NumPy - Structured Arrays (Record Arrays)
• Structured arrays allow you to store heterogeneous data types in a single NumPy array, similar to database tables or DataFrames, while maintaining NumPy's performance advantages
Key Insights
• Structured arrays allow you to store heterogeneous data types in a single NumPy array, similar to database tables or DataFrames, while maintaining NumPy’s performance advantages • Field access uses dictionary-style syntax or attribute-style notation, making structured arrays intuitive for working with tabular data without pandas overhead • Record arrays are a subclass of structured arrays that enable dot notation for field access, though they come with slight performance trade-offs for convenience
Understanding Structured Arrays
Structured arrays in NumPy let you define custom data types with named fields, each having its own data type. This is particularly useful when working with heterogeneous data that would traditionally require separate arrays or a full DataFrame library.
import numpy as np
# Define a structured array type
dt = np.dtype([('name', 'U20'), ('age', 'i4'), ('salary', 'f8')])

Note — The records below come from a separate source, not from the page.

<file path="src/source/sdCmdPkg.sv">
`default_nettype none

package sdCmdPkg;

    // short command and short response token length
    localparam int frameBits = 48;

    // width of the SD command line checksum
    localparam int crcBits = 7;

    // max cycles from the command end bit to the response start bit
    localparam int respWindow = 64;

    // result handed back to the host with ack
    typedef enum logic [1:0] {
        // response good, or none was expected
        stOk,
        // no start bit seen inside the window
        stTimeout,
        // nonzero remainder over the received token
        stCrcError,
        // bad transmission bit, bad end bit or index mismatch
        stFrameError
    } cmdStatus;

    // controller FSM
    typedef enum logic [2:0] {
        // waiting for req
        idle,
        // token going out on the line
        sending,
        // window timer running, looking for a start bit
        waiting,
        // response being shifted in
        receiving,
        // result latched, ack handshake in progress
        done
    } ctrlState;

endpackage

`default_nettype wire
</file>
<file path="src/source/sdCmdPort.sv">
`timescale 1ns/1ns
`default_nettype none

// SD command line host port
// host handshake on one side, bit-serial cmd line on the other
module sdCmdPort (
    input  wire                clk,
    input  wire                rst,
    input  wire                req,
    output logic               ack,
    input  wire [5:0]          cmdIndex,
    input  wire [31:0]         cmdArg,
    input  wire                expectResp,
    output sdCmdPkg::cmdStatus status,
    output logic [31:0]        respArg,
    output logic               cmdOut,
    output logic               cmdOe,
    input  wire                cmdIn
);

    // controller to serializer
    logic        txStart;
    logic        txDone;

    // controller to deserializer
    logic        rxEnable;
    logic        rxStartSeen;
    logic        rxDone;
    logic        crcOk;
    logic        endOk;
    logic        transBit;
    logic [5:0]  rxIndex;
    logic [31:0] rxArg;

    cmdController ctrl (
        .clk         (clk),
        .rst         (rst),
        .req         (req),
        .ack         (ack),
        .cmdIndex    (cmdIndex),
        .expectResp  (expectResp),
        .status      (status),
        .respArg     (respArg),
        .txStart     (txStart),
        .txDone      (txDone),
        .rxEnable    (rxEnable),
        .rxStartSeen (rxStartSeen),
        .rxDone      (rxDone),
        .crcOk       (crcOk),
        .endOk       (endOk),
        .transBit    (transBit),
        .rxIndex     (rxIndex),
        .rxArg       (rxArg)
    );

    // argument goes straight from the host, held stable under req
    cmdSerializer tx (
        .clk      (clk),
        .rst      (rst),
        .txStart  (txStart),
        .cmdIndex (cmdIndex),
        .cmdArg   (cmdArg),
        .cmdOut   (cmdOut),
        .cmdOe    (cmdOe),
        .txDone   (txDone)
    );

    respDeserializer rx (
        .clk         (clk),
        .rst         (rst),
        .rxEnable    (rxEnable),
        .cmdIn       (cmdIn),
        .rxStartSeen (rxStartSeen),
        .rxDone      (rxDone),
        .crcOk       (crcOk),
        .endOk       (endOk),
        .transBit    (transBit),
        .rxIndex     (rxIndex),
        .rxArg       (rxArg)
    );

endmodule

`default_nettype wire

</file>
<file path="src/source/cmdController.sv">
`timescale 1ns/1ns
`default_nettype none

// host handshake and command sequencing
// ack goes high one cycle after the FSM reaches done
module cmdController (
    input  wire                clk,
    input  wire                rst,
    input  wire                req,
    output logic               ack,
    input  wire [5:0]          cmdIndex,
    input  wire                expectResp,
    output sdCmdPkg::cmdStatus status,
    output logic [31:0]        respArg,
    output logic               txStart,
    input  wire                txDone,
    output logic               rxEnable,
    input  wire                rxStartSeen,
    input  wire                rxDone,
    input  wire                crcOk,
    input  wire                endOk,
    input  wire                transBit,
    input  wire [5:0]          rxIndex,
    input  wire [31:0]         rxArg
);

    sdCmdPkg::ctrlState state;
    sdCmdPkg::cmdStatus rxStatus;
    logic [5:0]         sentIndex;
    logic               wantResp;
    logic [6:0]         windowTimer;
    logic               windowOver;

    // cycles since the end bit, start bit accepted up to respWindow
    assign windowOver = (windowTimer == 7'(sdCmdPkg::respWindow));

    // crc first, then framing and index echo
    always_comb begin
        if (!crcOk) begin
            rxStatus = sdCmdPkg::stCrcError;
        end else if (!endOk || transBit || (rxIndex != sentIndex)) begin
            rxStatus = sdCmdPkg::stFrameError;
        end else begin
            rxStatus = sdCmdPkg::stOk;
        end
    end

    always_ff @(posedge clk) begin
        if (rst) begin
            state       <= sdCmdPkg::idle;
            ack         <= 1'b0;
            txStart     <= 1'b0;
            rxEnable    <= 1'b0;
            status      <= sdCmdPkg::stOk;
            wantResp    <= 1'b0;
            windowTimer <= '0;
        end else begin
            // one-cycle pulse
            txStart <= 1'b0;
            case (state)
                sdCmdPkg::idle: begin
                    if (req) begin
                        txStart  <= 1'b1;
                        wantResp <= expectResp;
                        state    <= sdCmdPkg::sending;
                    end
                end
                sdCmdPkg::sending: begin
                    if (txDone && wantResp) begin
                        // arm receiver, first window cycle counts as 1
                        rxEnable    <= 1'b1;
                        windowTimer <= 7'd1;
                        state       <= sdCmdPkg::waiting;
                    end else if (txDone) begin
                        status <= sdCmdPkg::stOk;
                        state  <= sdCmdPkg::done;
                    end
                end
                sdCmdPkg::waiting: begin
                    if (rxStartSeen) begin
                        state <= sdCmdPkg::receiving;
                    end else if (windowOver) begin
                        rxEnable <= 1'b0;
                        status   <= sdCmdPkg::stTimeout;
                        state    <= sdCmdPkg::done;
                    end else begin
                        windowTimer <= windowTimer + 7'd1;
                    end
                end
                sdCmdPkg::receiving: begin
                    if (rxDone) begin
                        rxEnable <= 1'b0;
                        status   <= rxStatus;
                        state    <= sdCmdPkg::done;
                    end
                end
                sdCmdPkg::done: begin
                    // result held until the host lets go of req
                    if (!ack) begin
                        ack <= 1'b1;
                    end else if (!req) begin
                        ack   <= 1'b0;
                        state <= sdCmdPkg::idle;
                    end
                end
                default: begin
                    state <= sdCmdPkg::idle;
                end
            endcase
        end
    end

    // index kept for the echo check
    always_ff @(posedge clk) begin
        if (state == sdCmdPkg::idle && req) begin
            sentIndex <= cmdIndex;
        end
    end

    // card status only when a frame came back
    always_ff @(posedge clk) begin
        if (state == sdCmdPkg::sending && txDone && !wantResp) begin
            respArg <= '0;
        end else if (state == sdCmdPkg::waiting && !rxStartSeen && windowOver) begin
            respArg <= '0;
        end else if (state == sdCmdPkg::receiving && rxDone) begin
            respArg <= rxArg;
        end
    end

endmodule

`default_nettype wire

</file>
<file path="src/source/respDeserializer.sv">
`timescale 1ns/1ns
`default_nettype none

// captures a 48-bit short response from the command line
// start bit at count 0, bits 1..47 land in the shift register
module respDeserializer (
    input  wire        clk,
    input  wire        rst,
    input  wire        rxEnable,
    input  wire        cmdIn,
    output logic       rxStartSeen,
    output logic       rxDone,
    output logic       crcOk,
    output logic       endOk,
    output logic       transBit,
    output logic [5:0] rxIndex,
    output logic [31:0] rxArg
);

    logic        busy;
    logic [5:0]  bitCnt;
    logic [46:0] shiftIn;
    logic        lastBit;
    logic        crcFeed;
    logic [6:0]  crcRem;

    // a low line while armed and idle is a start bit
    // the rxDone cycle is skipped so the tail of a frame cannot retrigger
    assign rxStartSeen = rxEnable && !busy && !rxDone && !cmdIn;

    assign lastBit = busy && (bitCnt == 6'(sdCmdPkg::frameBits - 1));

    // transmission bit through the received CRC, end bit excluded
    assign crcFeed = busy && (bitCnt < 6'(sdCmdPkg::frameBits - 1));

    always_ff @(posedge clk) begin
        if (rst) begin
            busy   <= 1'b0;
            bitCnt <= '0;
            rxDone <= 1'b0;
            crcOk  <= 1'b0;
        end else begin
            rxDone <= 1'b0;
            if (rxStartSeen) begin
                busy   <= 1'b1;
                bitCnt <= 6'd1;
            end else if (busy) begin
                bitCnt <= bitCnt + 6'd1;
                if (lastBit) begin
                    busy   <= 1'b0;
                    rxDone <= 1'b1;
                    // register already holds bits 1..46 at this point
                    crcOk  <= (crcRem == '0);
                end
            end
        end
    end

    // payload, stable from rxDone until the next start bit
    always_ff @(posedge clk) begin
        if (busy) begin
            shiftIn <= {shiftIn[45:0], cmdIn};
        end
    end

    // field positions after 47 shifts
    assign transBit = shiftIn[46];
    assign rxIndex  = shiftIn[45:40];
    assign rxArg    = shiftIn[39:8];
    // shiftIn[7:1] is the received CRC, only checked through the remainder
    assign endOk    = shiftIn[0];

    // zero remainder over bits 1..46 means a good frame
    crc7 rxCrc (
        .clk       (clk),
        .rst       (rst),
        .clear     (rxStartSeen),
        .en        (crcFeed),
        .din       (cmdIn),
        .dout      (),
        .remainder (crcRem)
    );

endmodule

`default_nettype wire

</file>
<file path="src/source/cmdSerializer.sv">
`timescale 1ns/1ns
`default_nettype none

// frames index and argument into the 48-bit command token
// bits 0..39 from the head register, 40..46 from the CRC, 47 the end bit
module cmdSerializer (
    input  wire        clk,
    input  wire        rst,
    input  wire        txStart,
    input  wire [5:0]  cmdIndex,
    input  wire [31:0] cmdArg,
    output logic       cmdOut,
    output logic       cmdOe,
    output logic       txDone
);

    logic        active;
    logic [5:0]  bitCnt;
    logic [39:0] head;
    logic        inHead;
    logic        inCrc;
    logic        loadHead;
    logic        crcOut;

    // new token only when the line is free
    assign loadHead = txStart && !active;

    // phases of the token by bit position
    assign inHead = bitCnt < 6'(sdCmdPkg::frameBits - sdCmdPkg::crcBits - 1);
    assign inCrc  = !inHead && (bitCnt < 6'(sdCmdPkg::frameBits - 1));

    // end bit cycle
    assign txDone = active && (bitCnt == 6'(sdCmdPkg::frameBits - 1));

    assign cmdOe = active;

    always_comb begin
        if (!active) begin
            // line idles high
            cmdOut = 1'b1;
        end else if (inHead) begin
            cmdOut = head[39];
        end else if (inCrc) begin
            cmdOut = crcOut;
        end else begin
            // end bit
            cmdOut = 1'b1;
        end
    end

    always_ff @(posedge clk) begin
        if (rst) begin
            active <= 1'b0;
            bitCnt <= '0;
        end else if (loadHead) begin
            active <= 1'b1;
            bitCnt <= '0;
        end else if (active) begin
            bitCnt <= bitCnt + 6'd1;
            if (txDone) begin
                active <= 1'b0;
            end
        end
    end

    // start bit 0, transmission bit 1, index, argument
    always_ff @(posedge clk) begin
        if (loadHead) begin
            head <= {1'b0, 1'b1, cmdIndex, cmdArg};
        end else if (active && inHead) begin
            head <= {head[38:0], 1'b0};
        end
    end

    // fed over the head bits, then shifted out with en low
    crc7 txCrc (
        .clk       (clk),
        .rst       (rst),
        .clear     (loadHead),
        .en        (active && inHead),
        .din       (head[39]),
        .dout      (crcOut),
        .remainder ()
    );

endmodule

`default_nettype wire

</file>
<file path="src/source/crc7.sv">
`timescale 1ns/1ns
`default_nettype none

// serial CRC7, polynomial x^7 + x^3 + 1
// with en low the register shifts the remainder out on dout, MSB first
module crc7 (
    input  wire                         clk,
    input  wire                         rst,
    input  wire                         clear,
    input  wire                         en,
    input  wire                         din,
    output logic                        dout,
    output logic [sdCmdPkg::crcBits-1:0] remainder
);

    logic [sdCmdPkg::crcBits-1:0] crcReg;
    logic                         feedback;

    // feedback only while a data bit is being absorbed
    assign feedback = en ? (din ^ crcReg[6]) : 1'b0;

    always_ff @(posedge clk) begin
        if (rst || clear) begin
            crcReg <= '0;
        end else begin
            // taps at bit 0 and bit 3, the rest is a plain shift
            crcReg <= {crcReg[5:3], crcReg[2] ^ feedback, crcReg[1:0], feedback};
        end
    end

    // top bit is the next serial output
    assign dout = crcReg[6];

    // whole register for zero checks on received frames
    assign remainder = crcReg;

endmodule

`default_nettype wire

</file>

# Create an array with this structure
employees = np.array([
('Alice Johnson', 32, 75000.50),
('Bob Smith', 28, 62000.00),
('Carol White', 45, 95000.75)
], dtype=dt)
print(employees)
# [('Alice Johnson', 32, 75000.5) ('Bob Smith', 28, 62000.)
# ('Carol White', 45, 95000.75)]
print(employees['name'])
# ['Alice Johnson' 'Bob Smith' 'Carol White']
print(employees['salary'])
# [75000.5 62000. 95000.75]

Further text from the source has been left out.